Reputation: 55
I have a dataset where each ID
has 6 corresponding rows. I want to this dataset grouped by the column ID
and sum aggregate using sum. I wrote this piece of code:
col = [col for col in train.columns if col not in ['Month', 'ID']]
train.groupby('ID')[col].sum().reset_index()
Everything works fine except that I lose column ID. Now, Unique ID from my initial database disappeared and instead I have just enumerated ids from 0 up to the number of rows in the resulting dataset. I want to keep initial indexes, because I will need to merge this dataset with another further. How I can deal with this problem? Thanks for helping very much!

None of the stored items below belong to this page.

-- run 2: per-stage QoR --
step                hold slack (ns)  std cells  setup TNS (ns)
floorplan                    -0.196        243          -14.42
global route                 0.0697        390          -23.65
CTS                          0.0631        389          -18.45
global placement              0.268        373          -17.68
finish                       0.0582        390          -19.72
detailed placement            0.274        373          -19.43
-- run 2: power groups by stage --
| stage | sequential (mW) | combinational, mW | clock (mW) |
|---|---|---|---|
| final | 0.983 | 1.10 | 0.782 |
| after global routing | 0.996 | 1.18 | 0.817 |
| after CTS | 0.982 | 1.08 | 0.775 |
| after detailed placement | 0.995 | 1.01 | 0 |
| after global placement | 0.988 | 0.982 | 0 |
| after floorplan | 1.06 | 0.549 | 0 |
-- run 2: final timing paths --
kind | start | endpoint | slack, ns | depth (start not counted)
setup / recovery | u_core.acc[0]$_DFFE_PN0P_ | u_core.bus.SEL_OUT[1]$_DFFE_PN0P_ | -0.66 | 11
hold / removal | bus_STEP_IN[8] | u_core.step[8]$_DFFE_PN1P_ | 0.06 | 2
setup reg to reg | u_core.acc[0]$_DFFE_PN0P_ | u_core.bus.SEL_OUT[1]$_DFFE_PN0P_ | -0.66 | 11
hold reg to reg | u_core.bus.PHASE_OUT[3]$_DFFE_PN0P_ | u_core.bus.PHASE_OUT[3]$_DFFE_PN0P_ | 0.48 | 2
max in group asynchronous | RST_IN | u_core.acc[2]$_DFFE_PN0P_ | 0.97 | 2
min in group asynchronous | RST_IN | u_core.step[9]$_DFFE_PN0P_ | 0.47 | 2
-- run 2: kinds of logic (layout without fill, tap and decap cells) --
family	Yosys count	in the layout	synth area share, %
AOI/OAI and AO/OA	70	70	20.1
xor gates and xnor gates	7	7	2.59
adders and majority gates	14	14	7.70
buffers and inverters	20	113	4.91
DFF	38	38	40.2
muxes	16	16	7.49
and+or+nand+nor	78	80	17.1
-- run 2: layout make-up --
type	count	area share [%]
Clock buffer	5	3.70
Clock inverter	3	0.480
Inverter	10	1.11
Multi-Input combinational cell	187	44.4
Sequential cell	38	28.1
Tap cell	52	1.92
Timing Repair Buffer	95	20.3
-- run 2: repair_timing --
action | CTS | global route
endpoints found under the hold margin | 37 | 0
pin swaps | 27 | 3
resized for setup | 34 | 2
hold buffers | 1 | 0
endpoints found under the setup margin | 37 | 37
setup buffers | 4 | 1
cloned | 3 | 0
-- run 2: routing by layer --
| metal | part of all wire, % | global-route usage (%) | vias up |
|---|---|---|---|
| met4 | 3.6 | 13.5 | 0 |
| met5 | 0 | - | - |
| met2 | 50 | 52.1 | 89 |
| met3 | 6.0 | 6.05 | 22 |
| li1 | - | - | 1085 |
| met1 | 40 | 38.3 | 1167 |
$ cat config.mk
export PLATFORM = sky130hd
export DESIGN_NAME = uart_rx_fifo
export DESIGN_NICKNAME = d
export VERILOG_FILES = /design/src/rtl/uart_pkg.sv /design/src/rtl/uart_rx_fifo_ram.sv /design/src/rtl/uart_rx_fifo.sv
export SDC_FILE = /design/constraint.sdc
export NUM_CORES = 1
export LEC_CHECK = 0
export BUFFER_PORTS_ARGS = -buffer_cell sky130_fd_sc_hd__buf_2
export CORE_MARGIN = 10
export CORE_UTILIZATION = 45
export CTS_BUF_LIST = sky130_fd_sc_hd__clkbuf_2 sky130_fd_sc_hd__clkbuf_4 sky130_fd_sc_hd__clkbuf_8
export CTS_CLUSTER_SIZE = 30
export DETAILED_ROUTE_END_ITERATION = 10
export SKIP_LAST_GASP = 1
export SYNTH_ARGS = -nofsm -noshare
export SYNTH_HDL_FRONTEND = slang
export SYNTH_SLANG_ARGS = --single-unit
$ cat constraint.sdc
create_clock -name clk -period 3.1 [get_ports clk]
set_input_delay 0.465 -clock clk [delete_from_list [all_inputs] [get_ports clk]]
set_output_delay 0.465 -clock clk [all_outputs]
set_load 0.05 [all_outputs]
$ cat src/rtl/uart_pkg.sv
// Shared constants and helpers for the UART receive path.
package uart_pkg;

  localparam int D_W = 8;

  // Occupancy counter width: must hold 0..depth inclusive.
  function automatic int cnt_w(input int depth);
    return $clog2(depth) + 1;
  endfunction

endpackage

$ cat src/rtl/uart_rx_fifo_ram.sv
// Simple dual-port storage array (one write, one asynchronous read), kept
// separate so it can later be mapped onto block RAM.
module fifo_ram #(
  parameter int D_W   = 8,
  parameter int DEPTH = 16,
  parameter int AW    = $clog2(DEPTH)
) (
  input  logic          clk,
  input  logic          we,
  input  logic [AW-1:0] waddr,
  input  logic [D_W-1:0] wdata,
  input  logic [AW-1:0] raddr,
  output logic [D_W-1:0] rdata
);

  logic [D_W-1:0] mem [DEPTH];

  // NOTE: sequential state uses non-blocking (<=) so every register samples
  // pre-edge values; blocking here would create order-dependent races.
  // NOTE: the array has no reset on purpose -- resetting it forbids RAM
  // inference, and validity is tracked by the pointers/count instead.
  always_ff @(posedge clk) begin
    if (we) mem[waddr] <= wdata;
  end

  assign rdata = mem[raddr];

endmodule

$ cat src/rtl/uart_rx_fifo.sv
// Receive FIFO downstream of uart_rx with occupancy count, almost-full and
// sticky overflow. Define UART_RX_FIFO_FWFT_EN for first-word-fall-through reads.
module uart_rx_fifo
  import uart_pkg::*;
#(
  parameter int D_W    = uart_pkg::D_W,
  parameter int DEPTH  = 16,
  parameter int AF_LVL = DEPTH - 2
) (
  input  logic                      clk,
  input  logic                      rst,
  input  logic                      ff_wr_en,
  input  logic [D_W-1:0]            wr_data,
  output logic                      ff_full,
  output logic                      ff_afull,
  input  logic                      rd_en,
  output logic [D_W-1:0]            rd_data,
  output logic                      ff_empty,
  output logic [cnt_w(DEPTH)-1:0]   ff_count,
  output logic                      ovf,
  input  logic                      ovf_clr
);

  localparam int AW = $clog2(DEPTH);
  localparam int CW = cnt_w(DEPTH);

  logic [AW-1:0]  wr_ptr, rd_ptr;
  logic [CW-1:0]  count, count_nxt;
  logic [D_W-1:0] ram_rdata;
  logic           wr_acc, rd_acc;

  assign ff_empty = (count == '0);
  assign ff_full  = (count == CW'(DEPTH));
  assign ff_afull = (count >= CW'(AF_LVL));
  assign ff_count = count;

  // A pop frees a slot in the same cycle, so a full FIFO can still accept.
  assign rd_acc = rd_en & ~ff_empty;
  assign wr_acc = ff_wr_en & (~ff_full | rd_acc);

  fifo_ram #(.D_W(D_W), .DEPTH(DEPTH)) u_ram (
    .clk   (clk),
    .we    (wr_acc & ~rst),
    .waddr (wr_ptr),
    .wdata (wr_data),
    .raddr (rd_ptr),
    .rdata (ram_rdata)
  );

  // NOTE: every combinational output gets a default before the case, so no
  // path leaves it unassigned and no latch is inferred.
  always_comb begin
    count_nxt = count;
    case ({wr_acc, rd_acc})
      2'b10:   count_nxt = count + 1'b1;
      2'b01:   count_nxt = count - 1'b1;
      default: count_nxt = count;
    endcase
  end

  always_ff @(posedge clk) begin
    if (rst) begin
      wr_ptr <= '0;
      rd_ptr <= '0;
      count  <= '0;
      ovf    <= 1'b0;
    end else begin
      if (wr_acc) wr_ptr <= wr_ptr + 1'b1;
      if (rd_acc) rd_ptr <= rd_ptr + 1'b1;
      count <= count_nxt;
      if (ff_wr_en & ff_full & ~rd_acc) ovf <= 1'b1;
      else if (ovf_clr)                 ovf <= 1'b0;
    end
  end

`ifdef UART_RX_FIFO_FWFT_EN
  assign rd_data = ram_rdata;
`else
  always_ff @(posedge clk) begin
    if (rst)         rd_data <= '0;
    else if (rd_acc) rd_data <= ram_rdata;
  end
`endif

endmodule

==> impl_metrics.ini, run 1 <==
[outcome]
status = completed

[setup_path]
end_kind = flip-flop
cp_num_cells = 8
critical_path.top_delay_family = compound AO/OA/AOI/OAI gates
critPathMaxStageDelay_ns = 0.51
cp.arrival_ns = 3.03
criticalPathCategory = flip-flop to flip-flop
cpMaxStageDelayCell = dfxtp_1
path_buf_inv = 2
r2r_cells = 8
required_ns = 3.45
startpoint_type = flip-flop
worstPathCellList = inv_2, a21oi_2, inv_1, fa_1, nand2b_1, a21oi_1, mux2_2, a221oi_1
path_max_fanout = 8

[global_routing]
antenna_found_initial = 0
grtUsageTotal = 0.145
gr-total-overflow = 0
grt_pass1_wl_um = 20000
grt_pass1_vias = 3501
grt_max_degree = 28

[placed_design]
dp_hpwl_um = 8440
io_buffers = 29
globalplace.congestion = 0.762

[clock_tree]
ctsResizeCount = 0
clock_sinks = 150
postCtsHoldBufs = 0
cts_made_buffers = 17
htreeDepth = 4
cts_tree = yes
cts_max_path_buffers = 2
cts_root_buffer = clkbuf_8
clk_pin_slew_ns = 0.07
clock_latency_ns = 0.44
post_cts.repair.setup_buffers = 0

[yosys]
avgSynthCellArea_sq_um = 16.2
synthesis.nets = 400
synth_seq_cells = 150
syn_area_sq_um = 6130
synth_warnings = 0
synthDistinctLibCells = 47
yosysSeqAreaShare = 0.699
synth_cells = 378

[worst_hold_path]
min_path_type = input pin to flip-flop
worstHoldPathCells = 3

[floorplanning]
io_pins = 30
initial_core_util = 0.461
die_h_um = 137
core_sq_um = 13300
die_x_um = 137
num_rows = 42
die_area_sq_um = 18700

[detailed_routing]
dr.pass1.iters = 4
ant_nets = 0
routed_via_density = 5.49
routed_wirelength_um = 12700
drt_iter0_markers = 202
route.detailed.drc = 0
wl_per_cell_um = 20.6
dr_total_vias = 3381

[cells_and_area]
drive_gt1_frac = 0.248
num-nets-final = 450
n_antenna_cell = 0
syn_to_final_growth_pct = 13.1

[power_and_ir_drop]
p_per_area_nw_per_um2 = 749
irDropWorstVdd_uv = 379
leakagePower_nw = 2.28

[timing]
finalCriticalPeriod_ns = 2.69
final-hold-violation-count = 0
setup_viol = 0
max_clock_freq_mhz = 372
fin_tns_setup_ns = 0
rsz0062_at_grt = no
fin_crit_sh = 0.867
skew_ns = 0.00866
timing_worst_slew_pin_value_ns = 0.731
slew_headroom = 0.511
whs_ns = 0.289
maxSlewViolCount = 0

[flow_run]
maxCapViolCount = 0
==> per-layer routing <==
metal / vias to the layer above / track usage / wire, um
met4: 0 / 0.0527 / 136
met2: 99 / 0.233 / 6080
met1: 1699 / 0.186 / 5720
li1: 1569 / - / -
met3: 14 / 0.0396 / 791
met5: - / 0 / 0
==> power by group <==
group	switching, mW	internal (mW)
Sequential	0.0945	2.30
Clock	0.700	0.714
Combinational	0.931	0.460
Total	1.73	3.47
==> worst min-delay path, cell delays in order <==
cell and delay, ns:
buf_2 0.07, nand2b_1 0.09, a21oi_1 0.05
==> area by class of cell <==
cell class                      instances  area (sq um)
Fill cell                            1066          6360
Sequential cell                       150          4290
Multi-Input combinational cell        202          1730
Timing Repair Buffer                   50           303
Clock buffer                           18           241
Tap cell                              176           220
Clock inverter                         13           133
Inverter                                7          26.3
==> state kept, by name, indices dropped and copies added (netlist names) <==
signal     flops
rd_ptr         4
ff_count       5
rd_data        8
u_ram.mem    128
ovf            1
wr_ptr         4
==> stage by stage <==
step	worst slack, ns	std cells	utilization	power, mW	cell area, sq um
after global placement	0.401	585	0.493	3.82	6560
after detailed placement	0.296	585	0.493	3.84	6560
after CTS	0.417	616	0.522	5.25	6930
after floorplan	0.343	378	-	3.53	6130
after global routing	0.172	616	0.522	5.44	6930
final	0.413	616	0.522	5.19	6930
==> placed cells by master, fill, tap and decap left out, types with 2 or more instances in the layout <==
cell type,netlist,final
clkinv_4,0,3
ha_1,8,8
buf_2,9,29
a22o_1,8,8
a21oi_2,2,2
o22ai_1,16,16
a21oi_1,4,4
a31oi_1,2,2
clkinv_1,0,2
o21ai_1,2,2
buf_4,1,21
nand2_1,8,8
dfxtp_1,22,21
and3_1,2,2
nor2b_1,3,3
nor3_1,8,8
mux4_2,16,16
clkbuf_8,0,17
xor2_1,4,4
clkinv_2,0,3
clkinvlp_4,0,2
bufinv_16,0,2
nand2b_1,6,6
or3_1,3,3
xnor2_1,2,2
mux2i_1,35,35
nor2_1,40,40
mux2_4,3,3
inv_1,6,6
nand3b_1,3,3
edfxtp_1,128,128
nand3_1,3,3
nor4_1,8,8
==> synthesized netlist by cell type (all sizes together) <==
cell type / n / area share
mux2: 4 / 0.0092
buf: 15 / 0.013
or3: 3 / 0.0031
o311ai: 2 / 0.0057
inv: 7 / 0.0043
and3: 2 / 0.0020
a31oi: 2 / 0.0020
xor2: 4 / 0.0057
or4: 1 / 0.0018
dfxtp: 22 / 0.072
mux4: 16 / 0.059
nor2: 40 / 0.024
nand4b: 1 / 0.0014
or3b: 2 / 0.0029
a22o: 8 / 0.011
nand3: 3 / 0.0024
nand2b: 6 / 0.0061
xnor2: 2 / 0.0029
mux2i: 36 / 0.061
a221oi: 1 / 0.0014
a21oi: 6 / 0.0061
nand2: 8 / 0.0049
o211ai: 1 / 0.0012
nor4: 9 / 0.010
ha: 8 / 0.016
edfxtp: 128 / 0.63
o21ai: 2 / 0.0016
o31a: 1 / 0.0014
clkbuf: 4 / 0.0024
nand3b: 3 / 0.0037
o22ai: 16 / 0.016
a211o: 1 / 0.0014
nor2b: 3 / 0.0031
nor3: 8 / 0.0065
a21o: 1 / 0.0012
a21boi: 1 / 0.0018
fa: 1 / 0.0033
==> cell families (layout without fill, tap and decap cells) <==
kind of cell	after synthesis	count (layout)	synth area share
xor+xnor	6	6	0.00857
compound gates	42	42	0.0519
buf+inv	26	88	0.0196
flops	150	150	0.699
simple gates	89	89	0.0727
fa+ha+maj	9	9	0.0196
mux	56	56	0.129
==> path summary, 6_finish.rpt <==
kind,from,end,slack [ns]
hold reg to reg,ovf,ovf,0.47
hold / removal,ovf_clr,ovf,0.29
setup reg to reg,ff_count[4],ff_count[4],0.41
setup / recovery,ff_count[4],ff_count[4],0.41
Power figures use the tool's default switching activity.
==> run 2, diff against run 1 <==
--- a/config.mk
+++ b/config.mk
@@ -7,7 +7,7 @@
 export LEC_CHECK = 0
 export BUFFER_PORTS_ARGS = -buffer_cell sky130_fd_sc_hd__buf_2
 export CORE_MARGIN = 10
-export CORE_UTILIZATION = 45
+export CORE_UTILIZATION = 40
 export CTS_BUF_LIST = sky130_fd_sc_hd__clkbuf_2 sky130_fd_sc_hd__clkbuf_4 sky130_fd_sc_hd__clkbuf_8
 export CTS_CLUSTER_SIZE = 30
 export DETAILED_ROUTE_END_ITERATION = 10
==> impl_metrics.ini, run 2 (same netlist as run 1, synthesis figures left out) <==
[outcome]
status = completed

[timing]
timing_worst_slew_pin_value_ns = 0.964
fin_crit_sh = 0.865
setup_viol = 0
finalCriticalPeriod_ns = 2.68
final-hold-violation-count = 0
max_clock_freq_mhz = 373
slew_headroom = 0.355
maxSlewViolCount = 0
setup_ws_ns = 0.418
fin_tns_setup_ns = 0
skew_ns = 0.0110
rsz0062_at_grt = no

[power_and_ir_drop]
p_per_area_nw_per_um2 = 737
irDropWorstVdd_uv = 348
leakagePower_nw = 2.25
p_total_mw = 5.07

[flow_run]
maxCapViolCount = 0

[detailed_routing]
ant_nets = 0
dr.pass1.iters = 5
routed_via_density = 5.41
drt_iter0_markers = 266
wl_met1_um = 5860
wl_met2_um = 6300
dr_total_vias = 3366
route.detailed.drc = 0
route.met3.wl_um = 761
highest-signal-layer = met4
wl_per_cell_um = 20.9
routed_wirelength_um = 13000

[cells_and_area]
largest_reg_flops = 128
num-nets-final = 447
finalNonFillerCells = 622
drive_gt1_frac = 0.233
final_cell_mix = edfxtp_1, nor2_1, mux2i_1
final_cell_area_sq_um = 6880
top_register = u_ram.mem
n_antenna_cell = 0
syn_to_final_growth_pct = 12.3
layout_commonest_cell = edfxtp_1
fillers = 1321

[setup_path]
startpoint_type = flip-flop
path_max_fanout = 8
cp.arrival_ns = 3.03
end_kind = flip-flop
criticalPathCategory = flip-flop to flip-flop
required_ns = 3.44

[global_routing]
grt_pass1_wl_um = 20100
grtUsageTotal = 0.134
grt_max_degree = 36
antenna_found_initial = 0
grt_pass1_vias = 3440
gr-total-overflow = 0

[placed_design]
dp_hpwl_um = 8270
dp_slack_ns = 0.237
place_inst = 594
io_buffers = 29
postPlaceCellArea_sq_um = 6570
globalplace.congestion = 0.782

[clock_tree]
htreeDepth = 4
clock_sinks = 150
cts_made_buffers = 17
post_cts.repair.setup_buffers = 0
cts_tree = yes
clk_pin_slew_ns = 0.07
clock_latency_ns = 0.44
cts_max_path_buffers = 2
ctsResizeCount = 0
cts_root_buffer = clkbuf_8
postCtsHoldBufs = 0

[floorplanning]
initial_core_util = 0.406
die_h_um = 144
core_sq_um = 15100
die_x_um = 144
io_pins = 30
die_area_sq_um = 20700
num_rows = 45

[worst_hold_path]
min_path_type = input pin to flip-flop
## run 2: cell count changes in the layout (fill, tap and decap cells not counted), sizes merged
| cell | previous run | this run |
|---|---|---|
| clkinvlp | 2 | 1 |
| clkinv | 8 | 6 |
| inv | 8 | 7 |
| buf | 50 | 47 |
| bufinv | 2 | 1 |
| clkbuf | 18 | 20 |
## run 2: report_power, final
part / leakage (nW) / internal (mW) / switching [mW]
sequential: 1.33 / 2.30 / 0.0932
clock: 0.164 / 0.627 / 0.655
combinational: 0.751 / 0.460 / 0.940
## run 2: path summary, 6_finish.rpt
kind / from / end / slack (ns) / cells after the start
setup / recovery: ff_count[4] / ff_count[4] / 0.42 / 8
hold / removal: ovf_clr / ovf / 0.28 / 3
setup reg to reg: ff_count[4] / ff_count[4] / 0.42 / 8
hold reg to reg: ovf / ovf / 0.47 / 2
## run 2: worst max-delay path, stage by stage, from the launching register on
cell      delay, ns
dfxtp_1        0.49
inv_2          0.15
a21oi_2        0.28
inv_1          0.10
fa_1           0.40
nand2b_1       0.16
a21oi_1        0.32
mux2_2         0.39
a221oi_1       0.28
## run 2: stage by stage
stage	util	hold slack, ns
3_3_place_gp	0.435	0.452
6_report	0.456	0.277
3_5_place_dp	0.435	0.465
2_1_floorplan	-	0.509
4_1_cts	0.456	0.249
5_1_grt	0.456	0.265
## run 2: cell type report
| class | instances | area (sq um) | area share |
|---|---|---|---|
| Timing Repair Buffer | 47 | 293 | 0.0425 |
| Sequential cell | 150 | 4290 | 0.623 |
| Clock buffer | 20 | 256 | 0.0373 |
| Multi-Input combinational cell | 202 | 1730 | 0.251 |
| Inverter | 7 | 26.3 | 0.00382 |
| Tap cell | 188 | 235 | 0.0342 |
| Clock inverter | 8 | 62.6 | 0.00909 |
## run 2: routing by layer
metal / vias up / track usage
met1: 1721 / 0.178
met4: 0 / 0.0532
met2: 76 / 0.204
li1: 1564 / -
met5: - / 0
met3: 5 / 0.0347
--- src/rtl/router_pkg.sv ---
// router_pkg: flit layout and golden-stamp helper shared by the router input, arbiter and switch stages
package router_pkg;
    localparam int FLIT_W     = 32;
    localparam int GOLDEN_BIT = 0;
    localparam int VALID_BIT  = 1;
    localparam int PRIO_HI    = 19;
    localparam int PRIO_LO    = 15;
    localparam int TAG_HI     = 27;
    localparam int TAG_LO     = 20;
    localparam int TAG_W      = 8;

    typedef logic [FLIT_W-1:0] flit_t;
    typedef logic [TAG_W-1:0]  tag_t;

    // Empty slots collapse to all-zero; valid flits keep [31:1] and get a fresh golden bit.
    function automatic flit_t stamp(input flit_t f, input tag_t tag);
        return f[VALID_BIT] ? {f[FLIT_W-1:GOLDEN_BIT+1], f[TAG_HI:TAG_LO] == tag} : '0;
    endfunction
endpackage

--- src/rtl/golden_stamp_ctr.sv ---
// golden_ctr: epoch counter that advances the golden tag once per epoch and flags the advance
module golden_ctr
    import router_pkg::*;
#(
    parameter int EPOCH_LEN = 64
) (
    input  logic             clk,
    input  logic             rst,
    input  logic             stall,
    output logic [TAG_W-1:0] golden_tag,
    output logic             wrap
);
    logic [15:0]      ep_q, ep_d;
    logic [TAG_W-1:0] tag_q, tag_d;
    logic             wrap_q, wrap_d;
    logic             last;

    assign last = ep_q == 16'(EPOCH_LEN - 1);

    // Next state: stall freezes everything; wrap_q marks the first cycle the new tag is visible and survives stalls.
    always_comb begin
        ep_d   = stall ? ep_q : (last ? 16'd0 : ep_q + 16'd1);
        tag_d  = (stall || !last) ? tag_q : tag_q + TAG_W'(1);
        wrap_d = stall ? wrap_q : last;
    end

    // Counter registers with synchronous reset.
    always_ff @(posedge clk) begin
        if (rst) begin
            ep_q   <= '0;
            tag_q  <= '0;
            wrap_q <= 1'b0;
        end else begin
            ep_q   <= ep_d;
            tag_q  <= tag_d;
            wrap_q <= wrap_d;
        end
    end

    assign golden_tag = tag_q;
    assign wrap       = wrap_q;
endmodule

--- src/rtl/golden_stamp.sv ---
// golden_stamp: registers four router input flits, marking those whose tag matches the current golden tag
module golden_stamp
    import router_pkg::*;
#(
    parameter int EPOCH_LEN = 64
) (
    input  logic              clk,
    input  logic              rst,
    input  logic              stall,
    input  logic [FLIT_W-1:0] in_0,
    input  logic [FLIT_W-1:0] in_1,
    input  logic [FLIT_W-1:0] in_2,
    input  logic [FLIT_W-1:0] in_3,
    output logic [FLIT_W-1:0] out_0,
    output logic [FLIT_W-1:0] out_1,
    output logic [FLIT_W-1:0] out_2,
    output logic [FLIT_W-1:0] out_3,
    output logic [TAG_W-1:0]  golden_tag,
    output logic              epoch_tick
);
    flit_t in_a [4];
    flit_t out_q[4];
    flit_t out_d[4];
    logic  wrap;
    logic  tick_q, tick_d;

    assign in_a[0] = in_0;
    assign in_a[1] = in_1;
    assign in_a[2] = in_2;
    assign in_a[3] = in_3;

    golden_ctr #(.EPOCH_LEN(EPOCH_LEN)) u_ctr (
        .clk        (clk),
        .rst        (rst),
        .stall      (stall),
        .golden_tag (golden_tag),
        .wrap       (wrap)
    );

    for (genvar k = 0; k < 4; k++) begin : g_port
        // Stamp against the tag register value of this cycle; stall holds the slot.
        always_comb out_d[k] = stall ? out_q[k] : stamp(in_a[k], golden_tag);
        // Output register for this port.
        always_ff @(posedge clk) out_q[k] <= rst ? '0 : out_d[k];
    end

    // Tick lines up with the first outputs stamped by a new tag; a stalled cycle never ticks.
    always_comb tick_d = !stall && wrap;
    // Tick register.
    always_ff @(posedge clk) tick_q <= rst ? 1'b0 : tick_d;

    assign out_0      = out_q[0];
    assign out_1      = out_q[1];
    assign out_2      = out_q[2];
    assign out_3      = out_q[3];
    assign epoch_tick = tick_q;
endmodule

--- config.mk ---
export PLATFORM = sky130hd
export DESIGN_NAME = golden_stamp
export DESIGN_NICKNAME = d
export VERILOG_FILES = /design/src/rtl/router_pkg.sv /design/src/rtl/golden_stamp_ctr.sv /design/src/rtl/golden_stamp.sv
export SDC_FILE = /design/constraint.sdc
export NUM_CORES = 1
export LEC_CHECK = 0
export ABC_AREA = 1
export ABC_CLOCK_PERIOD_IN_PS = 3200
export CAP_MARGIN = 40
export CORE_AREA = 2 2 132 134
export CTS_CLUSTER_DIAMETER = 80
export CTS_CLUSTER_SIZE = 40
export DETAILED_ROUTE_END_ITERATION = 8
export DIE_AREA = 0 0 134 136
export PLACE_DENSITY = 0.82
export SLEW_MARGIN = 30
export SYNTH_ARGS = -nofsm -noshare
export SYNTH_HDL_FRONTEND = slang
export SYNTH_SLANG_ARGS = --single-unit
export TNS_END_PERCENT = 5
--- constraint.sdc ---
create_clock -name clk -period 3.2 [get_ports clk]
set_clock_uncertainty 0.2 [all_clocks]
set_input_delay 0.64 -clock clk [delete_from_list [all_inputs] [get_ports clk]]
set_output_delay 0.64 -clock clk [all_outputs]
set_load 0.01 [all_outputs]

P.S: deleting reset_index() has no effect
P.S: You can see two problems on the images. On first image there is original database. You can see 6 entries for each ID. On the second image there is a databased which is a result from the grouped statement. First problem: IDs are not the same as in the original table. Second problem: the sum over 6 months for each ID is not correct.
Upvotes: 1
Views: 6672
Reputation: 3138
Instead of using reset_index()
you can simply use the keyword argument as_index
: df.groupby('ID', as_index=False)
This will preserve column ID
in the resulting DataFrameGroupBy
, as described in groupby()
's doc.
as_index : boolean, default True
For aggregated output, return object with group labels as the index. Only relevant for DataFrame input. as_index=False is effectively “SQL-style” grouped output
Upvotes: 2
Reputation: 25367
When you group a data frame by some columns, those columns become your new index.
import pandas as pd
import numpy as np
# Create data
n = 6; m = 3
col_id = np.hstack([['id-'+str(i)] * n for i in range(m)]).reshape(-1, 1)
np.random.shuffle(col_id)
data = np.random.rand(m*n, m)
columns = ['v'+str(i+1) for i in range(m)]
df = pd.DataFrame(data, columns=columns)
df['ID'] = col_id
# Group by ID
print(df.groupby('ID').sum())
Will simply give you
v1 v2 v3
ID
id-0 2.099219 2.708839 2.766141
id-1 2.554117 2.183166 3.914883
id-2 2.485505 2.739834 2.250873
If you just want the column ID
back, you just have to reset_index()
print(df.groupby('ID').sum().reset_index())
which will leave you with
ID v1 v2 v3
0 id-0 2.099219 2.708839 2.766141
1 id-1 2.554117 2.183166 3.914883
2 id-2 2.485505 2.739834 2.250873
Note:
groupby
will sort the resulting DataFrame by its index. If you don't want that for any reason just set sorted=False
(see also the documentation)
print(df.groupby('ID', sorted=false).sum())
Upvotes: 1